##### MATERIAL PROVIDED #####
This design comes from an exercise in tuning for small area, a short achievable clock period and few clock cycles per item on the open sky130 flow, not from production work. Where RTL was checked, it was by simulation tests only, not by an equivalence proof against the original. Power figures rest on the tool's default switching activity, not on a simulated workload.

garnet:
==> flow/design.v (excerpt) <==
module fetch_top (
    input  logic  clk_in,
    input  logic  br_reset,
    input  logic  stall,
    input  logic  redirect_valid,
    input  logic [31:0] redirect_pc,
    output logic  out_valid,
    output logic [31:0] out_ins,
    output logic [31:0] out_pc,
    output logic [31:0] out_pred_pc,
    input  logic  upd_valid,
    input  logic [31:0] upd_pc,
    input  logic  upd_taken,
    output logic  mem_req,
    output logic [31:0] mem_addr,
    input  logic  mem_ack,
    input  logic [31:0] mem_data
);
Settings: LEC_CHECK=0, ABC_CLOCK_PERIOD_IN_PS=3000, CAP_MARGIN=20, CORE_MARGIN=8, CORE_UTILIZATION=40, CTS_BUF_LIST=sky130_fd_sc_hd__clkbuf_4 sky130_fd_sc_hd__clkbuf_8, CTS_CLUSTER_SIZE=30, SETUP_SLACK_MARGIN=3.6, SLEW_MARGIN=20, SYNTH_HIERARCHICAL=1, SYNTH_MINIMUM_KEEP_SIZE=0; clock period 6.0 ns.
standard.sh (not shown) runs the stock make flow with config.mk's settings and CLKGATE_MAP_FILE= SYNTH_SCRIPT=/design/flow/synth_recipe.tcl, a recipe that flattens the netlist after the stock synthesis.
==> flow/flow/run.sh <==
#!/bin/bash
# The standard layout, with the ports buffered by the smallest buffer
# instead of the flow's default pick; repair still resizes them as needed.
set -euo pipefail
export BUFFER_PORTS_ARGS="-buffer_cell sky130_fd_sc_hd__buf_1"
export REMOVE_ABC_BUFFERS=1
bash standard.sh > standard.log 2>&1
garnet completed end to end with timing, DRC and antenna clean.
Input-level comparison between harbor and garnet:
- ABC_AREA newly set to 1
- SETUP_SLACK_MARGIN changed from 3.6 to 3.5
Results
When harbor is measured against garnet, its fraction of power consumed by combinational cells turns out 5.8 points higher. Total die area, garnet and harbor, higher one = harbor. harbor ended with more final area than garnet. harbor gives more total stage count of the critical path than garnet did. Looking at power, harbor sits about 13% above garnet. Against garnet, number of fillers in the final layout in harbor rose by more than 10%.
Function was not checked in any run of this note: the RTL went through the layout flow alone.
#####
* _REQUIRED ACTION_
What you hand back must match the records above exactly.

* _RESPONSE BOX_
This design comes from an exercise in tuning for small area, a short achievable clock period and few clock cycles per item on the open sky130 flow, not from production work. Where RTL was checked, it was by simulation tests only, not by an equivalence proof against the original. Power figures rest on the tool's default switching activity, not on a simulated workload.

garnet:
==> flow/design.v (excerpt) <==
module fetch_top (
    input  logic  clk_in,
    input  logic  br_reset,
    input  logic  stall,
    input  logic  redirect_valid,
    input  logic [31:0] redirect_pc,
    output logic  out_valid,
    output logic [31:0] out_ins,
    output logic [31:0] out_pc,
    output logic [31:0] out_pred_pc,
    input  logic  upd_valid,
    input  logic [31:0] upd_pc,
    input  logic  upd_taken,
    output logic  mem_req,
    output logic [31:0] mem_addr,
    input  logic  mem_ack,
    input  logic [31:0] mem_data
);
Settings: LEC_CHECK=0, ABC_CLOCK_PERIOD_IN_PS=3000, CAP_MARGIN=20, CORE_MARGIN=8, CORE_UTILIZATION=40, CTS_BUF_LIST=sky130_fd_sc_hd__clkbuf_4 sky130_fd_sc_hd__clkbuf_8, CTS_CLUSTER_SIZE=30, SETUP_SLACK_MARGIN=3.6, SLEW_MARGIN=20, SYNTH_HIERARCHICAL=1, SYNTH_MINIMUM_KEEP_SIZE=0; clock period 6.0 ns.
standard.sh (not shown) runs the stock make flow with config.mk's settings and CLKGATE_MAP_FILE= SYNTH_SCRIPT=/design/flow/synth_recipe.tcl, a recipe that flattens the netlist after the stock synthesis.
==> flow/flow/run.sh <==
#!/bin/bash
# The standard layout, with the ports buffered by the smallest buffer
# instead of the flow's default pick; repair still resizes them as needed.
set -euo pipefail
export BUFFER_PORTS_ARGS="-buffer_cell sky130_fd_sc_hd__buf_1"
export REMOVE_ABC_BUFFERS=1
bash standard.sh > standard.log 2>&1
garnet completed end to end with timing, DRC and antenna clean.
Input-level comparison between harbor and garnet:
- ABC_AREA newly set to 1
- SETUP_SLACK_MARGIN changed from 3.6 to 3.5
Results
When harbor is measured against garnet, its fraction of power consumed by combinational cells turns out 5.8 points higher. Total die area, garnet and harbor, higher one = harbor. harbor ended with more final area than garnet. harbor gives more total stage count of the critical path than garnet did. Looking at power, harbor sits about 13% above garnet. Against garnet, number of fillers in the final layout in harbor rose by more than 10%.
Function was not checked in any run of this note: the RTL went through the layout flow alone.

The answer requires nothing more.